▶

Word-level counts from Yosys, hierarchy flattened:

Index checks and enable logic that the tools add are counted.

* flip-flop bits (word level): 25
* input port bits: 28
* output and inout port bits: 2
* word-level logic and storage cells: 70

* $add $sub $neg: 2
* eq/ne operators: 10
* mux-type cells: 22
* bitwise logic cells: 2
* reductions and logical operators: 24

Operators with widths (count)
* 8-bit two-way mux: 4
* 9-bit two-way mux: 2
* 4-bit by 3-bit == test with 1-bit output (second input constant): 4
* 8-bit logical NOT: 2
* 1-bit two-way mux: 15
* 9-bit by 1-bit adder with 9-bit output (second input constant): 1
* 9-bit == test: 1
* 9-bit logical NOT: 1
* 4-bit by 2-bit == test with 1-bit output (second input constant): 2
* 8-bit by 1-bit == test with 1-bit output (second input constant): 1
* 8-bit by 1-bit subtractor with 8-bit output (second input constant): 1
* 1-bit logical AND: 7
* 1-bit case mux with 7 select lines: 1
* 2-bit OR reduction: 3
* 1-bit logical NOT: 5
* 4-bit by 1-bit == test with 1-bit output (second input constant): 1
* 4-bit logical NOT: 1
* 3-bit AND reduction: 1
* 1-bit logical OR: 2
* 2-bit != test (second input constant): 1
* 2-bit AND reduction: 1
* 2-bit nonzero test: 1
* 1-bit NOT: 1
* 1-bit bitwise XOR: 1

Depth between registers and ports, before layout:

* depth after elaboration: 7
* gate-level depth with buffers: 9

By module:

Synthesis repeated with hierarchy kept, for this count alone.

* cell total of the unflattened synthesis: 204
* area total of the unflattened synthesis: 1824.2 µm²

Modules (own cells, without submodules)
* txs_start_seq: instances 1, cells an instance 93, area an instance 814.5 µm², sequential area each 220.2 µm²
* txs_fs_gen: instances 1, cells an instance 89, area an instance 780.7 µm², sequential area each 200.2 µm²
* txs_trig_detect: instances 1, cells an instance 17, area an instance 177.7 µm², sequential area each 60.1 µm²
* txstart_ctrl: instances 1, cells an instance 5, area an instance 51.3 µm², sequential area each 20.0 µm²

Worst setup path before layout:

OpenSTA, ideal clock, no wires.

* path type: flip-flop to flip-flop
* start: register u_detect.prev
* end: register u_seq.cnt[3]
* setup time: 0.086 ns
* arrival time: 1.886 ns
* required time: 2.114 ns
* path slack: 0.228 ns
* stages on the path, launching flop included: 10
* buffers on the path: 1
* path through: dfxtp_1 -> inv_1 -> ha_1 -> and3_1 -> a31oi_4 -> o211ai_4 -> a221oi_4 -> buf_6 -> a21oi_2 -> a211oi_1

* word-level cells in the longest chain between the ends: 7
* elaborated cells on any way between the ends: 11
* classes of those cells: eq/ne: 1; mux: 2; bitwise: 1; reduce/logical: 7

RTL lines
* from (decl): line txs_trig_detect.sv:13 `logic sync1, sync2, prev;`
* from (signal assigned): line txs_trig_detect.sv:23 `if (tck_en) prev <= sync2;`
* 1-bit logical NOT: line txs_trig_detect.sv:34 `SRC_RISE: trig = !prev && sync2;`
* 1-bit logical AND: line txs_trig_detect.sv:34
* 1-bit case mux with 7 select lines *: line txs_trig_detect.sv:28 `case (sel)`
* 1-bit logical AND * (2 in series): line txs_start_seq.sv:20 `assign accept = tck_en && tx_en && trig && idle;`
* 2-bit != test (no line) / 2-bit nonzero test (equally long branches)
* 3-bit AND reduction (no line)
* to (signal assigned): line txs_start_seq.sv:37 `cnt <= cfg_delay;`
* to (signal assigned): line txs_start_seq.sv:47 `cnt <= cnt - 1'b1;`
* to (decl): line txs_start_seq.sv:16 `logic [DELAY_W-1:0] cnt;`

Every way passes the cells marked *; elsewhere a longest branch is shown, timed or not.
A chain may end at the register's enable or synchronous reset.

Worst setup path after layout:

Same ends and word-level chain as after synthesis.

◀

» **Exercise directions**
From the material above, set down exactly the lines starting at the one with "each 60.1 µm²" and ending at the one with "A chain may", end lines included.

» **Response for this exercise**
* txs_trig_detect: instances 1, cells an instance 17, area an instance 177.7 µm², sequential area each 60.1 µm²
* txstart_ctrl: instances 1, cells an instance 5, area an instance 51.3 µm², sequential area each 20.0 µm²

Worst setup path before layout:

OpenSTA, ideal clock, no wires.

* path type: flip-flop to flip-flop
* start: register u_detect.prev
* end: register u_seq.cnt[3]
* setup time: 0.086 ns
* arrival time: 1.886 ns
* required time: 2.114 ns
* path slack: 0.228 ns
* stages on the path, launching flop included: 10
* buffers on the path: 1
* path through: dfxtp_1 -> inv_1 -> ha_1 -> and3_1 -> a31oi_4 -> o211ai_4 -> a221oi_4 -> buf_6 -> a21oi_2 -> a211oi_1

* word-level cells in the longest chain between the ends: 7
* elaborated cells on any way between the ends: 11
* classes of those cells: eq/ne: 1; mux: 2; bitwise: 1; reduce/logical: 7

RTL lines
* from (decl): line txs_trig_detect.sv:13 `logic sync1, sync2, prev;`
* from (signal assigned): line txs_trig_detect.sv:23 `if (tck_en) prev <= sync2;`
* 1-bit logical NOT: line txs_trig_detect.sv:34 `SRC_RISE: trig = !prev && sync2;`
* 1-bit logical AND: line txs_trig_detect.sv:34
* 1-bit case mux with 7 select lines *: line txs_trig_detect.sv:28 `case (sel)`
* 1-bit logical AND * (2 in series): line txs_start_seq.sv:20 `assign accept = tck_en && tx_en && trig && idle;`
* 2-bit != test (no line) / 2-bit nonzero test (equally long branches)
* 3-bit AND reduction (no line)
* to (signal assigned): line txs_start_seq.sv:37 `cnt <= cfg_delay;`
* to (signal assigned): line txs_start_seq.sv:47 `cnt <= cnt - 1'b1;`
* to (decl): line txs_start_seq.sv:16 `logic [DELAY_W-1:0] cnt;`

Every way passes the cells marked *; elsewhere a longest branch is shown, timed or not.
A chain may end at the register's enable or synchronous reset.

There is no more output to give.